#### [REQUIRED WORK]
Below is a listing from which only part is wanted; return exactly the lines from the one with "not counted) |" up to and including the one with "0.58 | 13 |".

#### [SOURCE RECORDS]
▶
## src/hdl/isp_pkg.sv

```systemverilog
// constants shared by the serial programming port
// assumes a 100 MHz system clock sampling the programmer's pins
package isp_pkg;
  localparam logic [7:0] CMD_ENABLE = 8'hac;
  localparam logic [7:0] SUB_ENABLE = 8'h53;
  localparam logic [2:0] SUB_ERASE = 3'h4;
  localparam logic [3:0] SUB_FUSE = 4'h1;
  localparam logic [4:0] SUB_LOCK = 5'h1c;
  localparam logic [7:0] CMD_RD_FUSE = 8'h21;
  localparam logic [7:0] CMD_RD_LOCK = 8'h24;
  localparam logic [7:0] CMD_WR_SIG_BYTE = 8'h42;
  localparam logic [7:0] CMD_RD_SIG_BYTE = 8'h22;
  localparam logic [7:0] CMD_WR_SIG_PAGE = 8'h52;
  localparam logic [7:0] CMD_RD_SIG_PAGE = 8'h32;
  localparam int HEADER_BYTES = 3;
  localparam int BYTE_PACKET = 4;
  localparam int PAGE_PACKET = 35;
  localparam int PAGE_BYTES = 32;
  localparam int FUSE_ISP_BIT = 0;
  localparam int FUSE_X2_BIT = 1;
  localparam int FUSE_ROW_BIT = 2;
  localparam int FUSE_BYPASS_BIT = 3;
  localparam int LOCK1_BIT = 0;
  localparam int LOCK2_BIT = 1;
  localparam logic [3:0] FUSE_RESET = 4'h0;
  localparam logic [1:0] LOCK_RESET = 2'h3;
  localparam logic [7:0] ERASED_BYTE = 8'hff;
endpackage : isp_pkg

```

## src/hdl/isp_sig_row.sv

```systemverilog
// user signature row: 32 bytes, registered read data
// assumes one write or read port on the system clock
`timescale 1ns/1ps
`default_nettype none
module isp_sig_row
  import isp_pkg::*;
#(
  parameter int DEPTH = 32,
  parameter int AW = 5
) (
  input wire logic clock_in,
  input wire logic we_in,
  input wire logic [AW-1:0] waddr_in,
  input wire logic [7:0] wdata_in,
  input wire logic erase_in,
  input wire logic [AW-1:0] raddr_in,
  output logic [7:0] rdata_out
);
  if (DEPTH > (1 << AW)) begin : g_depth_check
    $error("depth exceeds address range");
  end
  logic [7:0] mem [DEPTH];
  // one write decoder per entry; erase wins over a write in the same cycle
  for (genvar i = 0; i < DEPTH; i++) begin : g_entry
    always_ff @(posedge clock_in) begin
      if (erase_in) begin
        mem[i] <= ERASED_BYTE;
      end else if (we_in && waddr_in == AW'(i)) begin
        mem[i] <= wdata_in;
      end
    end
  end
  always_ff @(posedge clock_in) begin
    rdata_out <= mem[raddr_in];
  end
endmodule : isp_sig_row
`default_nettype wire

```

## src/hdl/isp_serial_port.sv

```systemverilog
// serial programming port: shifts fixed-length command packets on the link
// assumes sck, mosi and reset pin are asynchronous and sck is well below clock/8
// Operation
// - signature byte write, 0x42, offset byte three
// - signature byte read, 0x22, data in byte four
// - signature page write, 0x52, 32 data bytes
// - signature page read, 0x32, bytes in order
// - fuse byte: four active-low enables, bits 0-3
// - isp fuse clearing waits for reset low
// - bypass fuse change needs power cycle
// - lock byte: two active-low lock bits
// - bytes shift most significant bit first
// - output data changes on sck rising edge
// - input data sampled on sck falling edge
// - byte commands are four bytes long
// - page commands are thirty-five bytes long
`timescale 1ns/1ps
`default_nettype none
module isp_serial_port
  import isp_pkg::*;
(
  input wire logic clock_in,
  input wire logic resetn_in,
  input wire logic power_up_in,
  input wire logic rst_pin_in,
  input wire logic sck_in,
  input wire logic mosi_in,
  output logic miso_out,
  output logic miso_oe_out,
  output logic prog_mode_out,
  output logic prog_enabled_out,
  output logic [3:0] fuse_active_out,
  output logic [1:0] lock_out,
  output logic erase_pulse_out
);
  typedef enum logic [1:0] {IDLE, LOCKED_OUT, ACTIVE} mode_e;
  // synchronisers, link engine and fuse/lock state live in one register
  typedef struct packed {
    logic [1:0] rst_s;
    logic [1:0] sck_s;
    logic [1:0] mosi_s;
    logic sck_d;
    mode_e mode;
    logic enabled;
    logic [2:0] bit_cnt;
    logic [5:0] byte_cnt;
    logic [7:0] shift;
    logic [7:0] cmd;
    logic [7:0] b2;
    logic [7:0] b3;
    logic [7:0] tx;
    logic miso;
    logic [3:0] fuse;
    logic [3:0] fuse_act;
    logic [1:0] lock;
    logic erase;
  } state_s;
  state_s st;
  state_s next_st;
  // ==========================================================
  // row port and decode helpers
  logic [7:0] rd_data;
  logic we;
  logic [4:0] waddr;
  logic [4:0] raddr;
  logic [7:0] rx_byte;
  logic [5:0] pkt_len;
  // ==========================================================
  // signature row
  isp_sig_row #(.DEPTH(PAGE_BYTES), .AW(5)) u_row (
    .clock_in(clock_in),
    .we_in(we),
    .waddr_in(waddr),
    .wdata_in(rx_byte),
    .erase_in(st.erase),
    .raddr_in(raddr),
    .rdata_out(rd_data)
  );
  // ==========================================================
  // next state
  always_comb begin
    logic rise;
    logic fall;
    logic last_bit;
    logic [7:0] nb;
    // edges seen on the synchronised link clock, one cycle late via sck_d
    rise = st.sck_s[1] && !st.sck_d;
    fall = !st.sck_s[1] && st.sck_d;
    last_bit = st.bit_cnt == 3'h7;
    nb = {st.shift[6:0], st.mosi_s[1]};
    next_st = st;
    next_st.rst_s = {st.rst_s[0], rst_pin_in};
    next_st.sck_s = {st.sck_s[0], sck_in};
    next_st.mosi_s = {st.mosi_s[0], mosi_in};
    next_st.sck_d = st.sck_s[1];
    next_st.erase = 1'b0;
    we = 1'b0;
    waddr = 5'(st.byte_cnt - 6'(HEADER_BYTES));
    // a single byte read addresses the row by the offset in header byte three
    if (st.cmd == CMD_RD_SIG_BYTE) begin
      raddr = st.b3[4:0];
    end else begin
      raddr = 5'(st.byte_cnt - 6'(HEADER_BYTES - 1));
    end
    rx_byte = nb;
    pkt_len = (st.cmd[4] && st.cmd != CMD_ENABLE) ? 6'(PAGE_PACKET) : 6'(BYTE_PACKET);
    // a power cycle reloads every fuse, the only way besides synchronous reset that the bypass bit changes
    if (power_up_in) begin
      next_st.fuse_act = st.fuse;
    end
    // ==========================================================
    // mode sequencing and the byte engine
    case (st.mode)
      IDLE: begin
        next_st.miso = 1'b0;
        // entry needs the link clock low so the first rise is a real bit
        if (st.rst_s[1] && !st.sck_s[1]) begin
          next_st.mode = st.fuse_act[FUSE_ISP_BIT] ? LOCKED_OUT : ACTIVE;
          next_st.enabled = 1'b0;
          next_st.bit_cnt = 3'h0;
          next_st.byte_cnt = 6'h0;
        end
      end
      LOCKED_OUT: begin
        // isp fuse disabled: ignore the link until the pin drops
        if (!st.rst_s[1]) next_st.mode = IDLE;
      end
      default: begin
        if (!st.rst_s[1]) begin
          next_st.mode = IDLE;
          // a new session must send program enable again
          next_st.enabled = 1'b0;
          next_st.fuse_act = {st.fuse_act[FUSE_BYPASS_BIT], st.fuse[2:0]};
        end else if (rise) begin
          next_st.miso = st.tx[7];
          next_st.tx = {st.tx[6:0], 1'b0};
          // the addressed byte is fetched after the offset byte ends, so load it on the first rise
          if (st.cmd == CMD_RD_SIG_BYTE && st.byte_cnt == 6'(HEADER_BYTES) && st.bit_cnt == 3'h0
              && st.enabled && st.lock[LOCK2_BIT]) begin
            next_st.miso = rd_data[7];
            next_st.tx = {rd_data[6:0], 1'b0};
          end
        end else if (fall) begin
          next_st.shift = nb;
          next_st.bit_cnt = st.bit_cnt + 3'h1;
          if (last_bit) begin
            next_st.byte_cnt = st.byte_cnt + 6'h1;
            next_st.tx = 8'h00;
            if (st.byte_cnt == 6'h0) next_st.cmd = nb;
            if (st.byte_cnt == 6'h1) next_st.b2 = nb;
            if (st.byte_cnt == 6'h2) begin
              next_st.b3 = nb;
              if (st.cmd == CMD_RD_FUSE || st.cmd == CMD_RD_LOCK) begin
                next_st.tx = (st.cmd == CMD_RD_FUSE) ? {4'h0, st.fuse} : {6'h0, st.lock};
              end
            end
            // lock bit 2 guards reading the row, lock bit 1 guards writing it
            if (st.byte_cnt >= 6'h2 && st.enabled && st.lock[LOCK2_BIT]) begin
              if (st.cmd == CMD_RD_SIG_PAGE && st.byte_cnt < 6'(PAGE_PACKET - 1)) next_st.tx = rd_data;
            end
            // row writes need the row fuse enabled and lock bit 1 open
            if (st.byte_cnt >= 6'(HEADER_BYTES) && st.enabled && !st.fuse_act[FUSE_ROW_BIT]
                && st.lock[LOCK1_BIT]) begin
              if (st.cmd == CMD_WR_SIG_PAGE) we = 1'b1;
              if (st.cmd == CMD_WR_SIG_BYTE) begin
                we = 1'b1;
                waddr = st.b3[4:0];
              end
            end
            // packet end: erase, fuse and lock writes act only here
            if (st.byte_cnt == pkt_len - 6'h1) begin
              next_st.byte_cnt = 6'h0;
              if (st.cmd == CMD_ENABLE) begin
                if (st.b2 == SUB_ENABLE) next_st.enabled = 1'b1;
                else if (st.enabled && st.b2[7:5] == SUB_ERASE) begin
                  next_st.erase = 1'b1;
                  next_st.lock = LOCK_RESET;
                end else if (st.enabled && st.b2[7:4] == SUB_FUSE) next_st.fuse = st.b2[3:0];
                else if (st.enabled && st.b2[7:3] == SUB_LOCK) next_st.lock = st.lock & st.b2[1:0];
              end
            end
          end
        end
      end
    endcase
    // synchronous reset overrides mode, counters, miso, tx, erase, fuse and lock; the row write strobe is not reset
    if (!resetn_in) begin
      next_st.mode = IDLE;
      next_st.enabled = 1'b0;
      next_st.bit_cnt = 3'h0;
      next_st.byte_cnt = 6'h0;
      next_st.miso = 1'b0;
      next_st.tx = 8'h00;
      next_st.erase = 1'b0;
      next_st.fuse = FUSE_RESET;
      next_st.fuse_act = FUSE_RESET;
      next_st.lock = LOCK_RESET;
    end
  end
  // ==========================================================
  // state register and outputs
  always_ff @(posedge clock_in) begin
    st <= next_st;
  end
  assign miso_out = st.miso;
  assign miso_oe_out = st.mode == ACTIVE;
  assign prog_mode_out = st.mode == ACTIVE;
  assign prog_enabled_out = st.enabled;
  assign fuse_active_out = st.fuse_act;
  assign lock_out = st.lock;
  assign erase_pulse_out = st.erase;
endmodule : isp_serial_port
`default_nettype wire

```

## config.mk

```make
export PLATFORM = sky130hd
export DESIGN_NAME = isp_serial_port
export DESIGN_NICKNAME = d
export VERILOG_FILES = /design/src/hdl/isp_pkg.sv /design/src/hdl/isp_sig_row.sv /design/src/hdl/isp_serial_port.sv
export SDC_FILE = /design/constraint.sdc
export NUM_CORES = 1
export LEC_CHECK = 0
export ABC_AREA = 1
export BUFFER_PORTS_ARGS = -buffer_cell sky130_fd_sc_hd__buf_2
export CAP_MARGIN = 20
export CORE_MARGIN = 2
export CORE_UTILIZATION = 57
export CTS_CLUSTER_DIAMETER = 50
export DETAILED_ROUTE_END_ITERATION = 7
export PLACE_DENSITY = 0.74
export SYNTH_ARGS = -nofsm -noshare
export SYNTH_HDL_FRONTEND = slang
export SYNTH_SLANG_ARGS = --single-unit
```

## constraint.sdc

```tcl
create_clock -name clock_in -period 3.6 [get_ports clock_in]
set_input_delay 0.18 -clock clock_in [delete_from_list [all_inputs] [get_ports clock_in]]
set_output_delay 0.18 -clock clock_in [all_outputs]
set_load 0.005 [all_outputs]
```

==> results.json, run 1 <==
{
  "status": "finished clean",
  "rr_worst_depth": 13,
  "cts.sinks": 331,
  "cts-htree-levels": 2,
  "setup-tns-final_ns": 0,
  "met1_usage_pct": 40.8,
  "whs_ns": 0.0163,
  "cts_tree": "done",
  "p_leak_nw": 7.87,
  "netlist_area_um2": 18200,
  "yosysWarnings": 0,
  "n_antenna_cell": 0,
  "pwr-share-comb_pct": 3.7,
  "drive_above_1_share_pct": 12.8,
  "skew_ns": 0.0168,
  "max-slew-margin-rel_pct": 31.1,
  "place_congestion": 0.974,
  "worstMarginPinSlew_ns": 1.03,
  "max-vdd-ir-drop_v": 0.000399,
  "numCtsBuffers": 39,
  "holdPathStages": 3,
  "ioPinCount": 17,
  "sw_frac_of_total_pct": 21.7,
  "root_buffer": "clkbuf_16",
  "hold_start": "resetn_in",
  "grt_max_degree": 95,
  "grt_pass1_wl_mm": 75.8,
  "dieArea_um2": 33400,
  "wl_per_cell_um": 20.9,
  "clk_latency_ns": 0.53,
  "numPortBuffers": 16,
  "setup_viol": 0,
  "antenna_found_initial": 0,
  "p_per_area_nw_per_um2": 434,
  "start_util_pct": 57.8,
  "min_period_over_period_pct": 88.9,
  "nFillCells": 2559,
  "register_area_um2": 9470,
  "p_int_mw": 6.68,
  "startpoint_type": "register",
  "yosysSeqAreaShare_pct": 52.1,
  "slew_violations": 0,
  "pwr-share-seq_pct": 48.4,
  "dr.pass1.iters": 6,
  "syn_area_per_cell_um2": 9.33,
  "detail-route-antenna-nets": 0,
  "cts_resized": 0,
  "track_usage_pct": 29.2,
  "critPathRequiredTime_ns": 3.78,
  "syn-num-nets": 1969,
  "fin_crit_ns": 3.20,
  "crit_path_end_kind": "register",
  "fp-row-count": 65,
  "via_count": 14300,
  "routed_via_density": 6.18,
  "finalHoldViolCount": 0,
  "area_growth_pct": 8.01,
  "drc": 0,
  "pwr-share-clk_pct": 47.8,
  "use_met2_pct": 46.0,
  "r2r_slack_ns": 0.40,
  "hold_class": "input port to register",
  "finalNetCount": 1906,
  "max_cap_violations": 0,
  "use_met3_pct": 5.47,
  "die_w_um": 183,
  "holdPathEnd": "prog_enabled_out",
  "rsz0062_at_grt": "no",
  "first_global_vias": 13400,
  "worstPathArrival_ns": 3.38,
  "drtIter0Drc": 1706,
  "crit_type": "register to register",
  "p_sw_mw": 1.85,
  "ys_types": 42,
  "top_usage_layer": "met2",
  "worstReg2RegStart": "st[58]",
  "core-area_um2": 31500,
  "dieHeight_um": 183,
  "fmax_ghz": 0.312,
  "wirelength_mm": 48.5,
  "clk_pin_slew_ns": 0.06,
  "grt.overflow.total": 0,
  "crit_path_max_fanout": 36,
  "cts.path.max_buffers": 3,
  "multi_input_area_um2": 6700,
  "dp_hpwl_mm": 30.6,
  "r2r_end": "u_row.mem[10][1]",
  "syn_inst": 1949,
  "ys_ff_latch": 331
}
[worst max-delay path by stage]
| stage | startpoint | to | slack (ns) | depth (start not counted) |
|---|---|---|---|---|
| after floorplan | st[58] | u_row.mem[20][0] | 1.11 | 15 |
| after global placement | st[58] | u_row.mem[10][7] | 0.58 | 13 |
| after detailed placement | st[58] | u_row.mem[11][2] | 0.50 | 13 |
| after CTS | st[58] | u_row.mem[10][2] | 0.44 | 13 |
| after global routing | st[59] | u_row.mem[10][0] | 0.23 | 13 |
| final | st[58] | u_row.mem[10][1] | 0.40 | 13 |
[flip-flops by register name, indices dropped and copies added, names as in the netlist]
signal            cells
u_row.rdata_out       8
miso_out              1
fuse_active_out       4
rx_byte               8
prog_enabled_out      1
u_row.mem           256
erase_pulse_out       1
next_st               4
lock_out              2
st                   46
[kinds of logic after synthesis]
| logic type | synth area share, % |
|---|---|
| buffers and inverters | 11.2 |
| and+or+nand+nor | 33.1 |
| adders and majority gates | 0.963 |
| AOI/OAI and AO/OA | 2.41 |
| DFF | 52.1 |
| xor gates and xnor gates | 0.241 |
[synthesized netlist by cell type (all sizes together)]
| cell type | n | area [um2] |
|---|---|---|
| a21oi | 17 | 85.1 |
| clkbuf | 77 | 289 |
| o22ai | 1 | 6.26 |
| ha | 14 | 175 |
| inv | 295 | 1110 |
| xor2 | 4 | 35.0 |
| o31ai | 2 | 15.0 |
| buf | 89 | 628 |
| nor3b | 4 | 30.0 |
| nand4 | 268 | 2050 |
| o21a | 2 | 15.0 |
| o21ai | 30 | 218 |
| nor3 | 12 | 71.3 |
| a31oi | 4 | 25.0 |
| nor2 | 92 | 682 |
| nand3b | 32 | 240 |
| nand2 | 388 | 1560 |
| nand3 | 270 | 1360 |
| xnor2 | 1 | 8.76 |
| a211oi | 6 | 45.0 |
| o211ai | 4 | 30.0 |
| edfxtp | 284 | 8530 |
| nor4 | 4 | 25.0 |
| clkinv | 2 | 8.75 |
| dfxtp | 47 | 941 |
[repair_timing]
| item | in CTS | in global routing |
|---|---|---|
| endpoints found under the hold margin | 4 | 0 |
| setup buffers | 0 | 0 |
| hold buffers | 4 | 0 |
[per-layer routing]
metal,up-vias,wire [um]
met5,-,0
met4,0,1620
met3,121,4650
met2,718,22400
met1,6914,19800
li1,6567,-
[placed cells by master (no fill, tap or decap), types with 5 or more instances in the layout]
master	Yosys	final
ha_1	14	14
buf_2	55	16
nand4_1	208	208
buf_4	12	35
o21ai_0	21	21
inv_1	286	286
buf_12	6	7
inv_2	9	8
nand4_2	60	60
a211oi_1	6	6
clkinv_2	1	8
nand2_1	371	370
edfxtp_1	284	284
clkbuf_1	77	6
nor3_1	11	11
clkinv_1	1	5
clkbuf_16	0	41
nor2_4	7	8
dfxtp_1	47	47
nand3b_1	32	32
o21ai_4	5	5
bufinv_16	0	5
nand2_4	13	14
nor2_8	17	17
nand3_1	269	269
nor2_1	65	64
a21oi_1	17	17
[power groups by stage]
stage	Clock, mW	Combinational [mW]	Sequential, mW
CTS	4.10	0.312	4.13
floorplan	0	0.228	4.21
detailed placement	0	0.307	4.22
global placement	0	0.305	4.22
global route	4.25	0.346	4.13
finish	4.08	0.316	4.13
[critical path, stage by stage (launching register included)]
cell and delay (ns):
dfxtp_1 0.34, ha_1 0.15, ha_1 0.16, nand2_1 0.12
nor2_4 0.18, nand2_4 0.11, nor2_4 0.16, nand3_4 0.23
o21ai_2 0.30, inv_2 0.10, nor2_4 0.14, buf_4 0.39
nand2_1 0.13, nand2_1 0.30
[per-stage QoR]
| stage | power (mW) | worst slack, ns | area [um2] | util (%) | cells |
|---|---|---|---|---|---|
| 2_1_floorplan | 4.44 | 1.11 | 18200 | - | 1949 |
| 3_3_place_gp | 4.52 | 0.576 | 18300 | 58.1 | 2243 |
| 3_5_place_dp | 4.52 | 0.502 | 18300 | 58.1 | 2243 |
| 4_1_cts | 8.54 | 0.438 | 19600 | 62.4 | 2318 |
| 5_1_grt | 8.73 | 0.226 | 19600 | 62.4 | 2318 |
| 6_report | 8.53 | 0.399 | 19600 | 62.4 | 2318 |
[cell type report]
class                      count  area share [%]
inverter                     297            5.72
clock inverter                23            1.34
tap                          402            2.56
multi-input combinational   1155            34.1
clock buffer                  48            5.41
sequential                   331            48.2
timing repair buffer          62            2.66
(Power assumes the default switching activity.)
==> run 2: changes to the inputs <==
--- a/config.mk
+++ b/config.mk
@@ -8,11 +8,11 @@
 export ABC_AREA = 1
 export BUFFER_PORTS_ARGS = -buffer_cell sky130_fd_sc_hd__buf_2
 export CAP_MARGIN = 20
-export CORE_MARGIN = 2
-export CORE_UTILIZATION = 57
+export CORE_MARGIN = 1.5
+export CORE_UTILIZATION = 50
 export CTS_CLUSTER_DIAMETER = 50
 export DETAILED_ROUTE_END_ITERATION = 7
-export PLACE_DENSITY = 0.74
+export PLACE_DENSITY = 0.66
 export SYNTH_ARGS = -nofsm -noshare
 export SYNTH_HDL_FRONTEND = slang
 export SYNTH_SLANG_ARGS = --single-unit
==> run 2 against run 1 <==
Compared with the run above: the run now ends with DRC left; via count shrank 2.6%; wire length fell by 1.2%; hold slack gained 0.25 ns; final cell count grew 2.7%.
==> results.json, run 2 (same netlist as run 1, synthesis figures left out) <==
{
  "cpLargestDelayFamily": "simple AND/OR/NAND/NOR gates",
  "cts_tree": "done",
  "grt_pass1_wl_mm": 75.1,
  "critPathRequiredTime_ns": 3.80,
  "max-vdd-ir-drop_v": 0.000300,
  "antenna_found_initial": 0,
  "setup_viol": 0,
  "pre_cts_ws_ns": 0.583,
  "drc": 9,
  "fmax_ghz": 0.325,
  "hold_class": "input port to register",
  "area_growth_pct": 8.56,
  "n_antenna_cell": 0,
  "total_power_mw": 8.36,
  "violations": "DRC",
  "hold_start": "sck_in",
  "layout_commonest_cell": "nand2_1",
  "worstMarginPinSlew_ns": 1.07,
  "dieHeight_um": 194,
  "dr.pass1.iters": 8,
  "crit_path_max_fanout": 27,
  "track_usage_pct": 25.6,
  "post_cts_buffers": 0,
  "status": "finished, violations left",
  "wl_per_cell_um": 20.1,
  "p_per_area_nw_per_um2": 423,
  "crit_path_end_kind": "register",
  "fin_ws_ns": 0.522,
  "numPortBuffers": 16,
  "finalHoldViolCount": 0,
  "instances_no_fill": 2381,
  "worstReg2RegStart": "st[58]",
  "fp-row-count": 69,
  "dieArea_um2": 37500,
  "dp_cells": 2306,
  "rsz0062_at_grt": "no",
  "clk_latency_ns": 0.55,
  "fin_crit_ns": 3.08,
  "cts-htree-levels": 2,
  "ioPinCount": 17,
  "slew_violations": 0,
  "drive_above_1_share_pct": 13.0,
  "detail-route-antenna-nets": 0,
  "root_buffer": "clkbuf_16",
  "wirelength_mm": 47.9,
  "worst-path-buf-inv": 1,
  "holdPathStages": 2,
  "core-area_um2": 35700,
  "r2r_end": "u_row.mem[2][1]",
  "crit_type": "register to register",
  "critPathSlowestCell": "nor2_4",
  "worstPathArrival_ns": 3.28,
  "via_count": 14000,
  "cp_cell_sequence": "ha_1, ha_1, nand2_1, nor2_4, nand2_4, nor2_4, nand3_4, o21ai_2, inv_2, nor2_4, nand2_1, nand2_1",
  "top_register": "u_row.mem",
  "largest_reg_flops": 256,
  "startpoint_type": "register",
  "min_period_over_period_pct": 85.5,
  "max-slew-margin-rel_pct": 28.3,
  "drtIter0Drc": 1521,
  "cts.sinks": 331,
  "setup-tns-final_ns": 0,
  "rr_worst_depth": 12,
  "clk_pin_slew_ns": 0.06,
  "r2r_slack_ns": 0.52,
  "reg.largest.list": "u_row.mem: 256 flops, st: 46 flops",
  "max_cap_violations": 0,
  "slowest_delay_ns": 0.55,
  "grt_max_degree": 121,
  "place_congestion": 0.974,
  "first_global_vias": 13200,
  "dp_hpwl_mm": 30.2,
  "holdPathEnd": "next_st[68]",
  "p_leak_nw": 7.87,
  "grt.overflow.total": 0,
  "start_util_pct": 51.0,
  "skew_ns": 0.0219,
  "finalNetCount": 1913,
  "mostFrequentLayoutCells": "nand2_1, inv_1, edfxtp_1, nand3_1, nand4_1",
  "routed_via_density": 5.86,
  "die_w_um": 194,
  "cts_resized": 0,
  "cts.path.max_buffers": 3,
  "numCtsBuffers": 40
}
-- run 2: per-stage QoR --
stage | cell area (um2) | utilization (%) | hold WS [ns]
after global placement | 18400 | 51.7 | 0.282
after detailed placement | 18400 | 51.7 | 0.284
final | 19700 | 55.4 | 0.271
after floorplan | 18200 | - | 0.208
after CTS | 19700 | 55.4 | 0.249
after global routing | 19700 | 55.4 | 0.265
-- run 2: worst max path at each step --
stage,start,to,cells past startpoint
after CTS,st[58],u_row.mem[15][5],12
after detailed placement,st[58],u_row.mem[1][5],12
after global placement,st[58],u_row.mem[12][2],12
after floorplan,st[58],u_row.mem[20][0],15
after global routing,st[58],u_row.mem[15][2],12
final,st[58],u_row.mem[2][1],12
-- run 2: area by class of cell --
| type | instances | area [um2] |
|---|---|---|
| Multi-Input combinational cell | 1155 | 6700 |
| Timing Repair Buffer | 68 | 611 |
| Sequential cell | 331 | 9470 |
| Inverter | 297 | 1120 |
| Tap cell | 461 | 577 |
| Fill cell | 3170 | 15900 |
| Clock buffer | 50 | 1090 |
| Clock inverter | 19 | 174 |
-- run 2: repair_timing --
item	in CTS	in global routing
hold endpoints to repair	7	0
hold buffers	6	0
endpoints found under the setup margin	0	0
◀
#### [FINAL ANSWER]
| stage | startpoint | to | slack (ns) | depth (start not counted) |
|---|---|---|---|---|
| after floorplan | st[58] | u_row.mem[20][0] | 1.11 | 15 |
| after global placement | st[58] | u_row.mem[10][7] | 0.58 | 13 |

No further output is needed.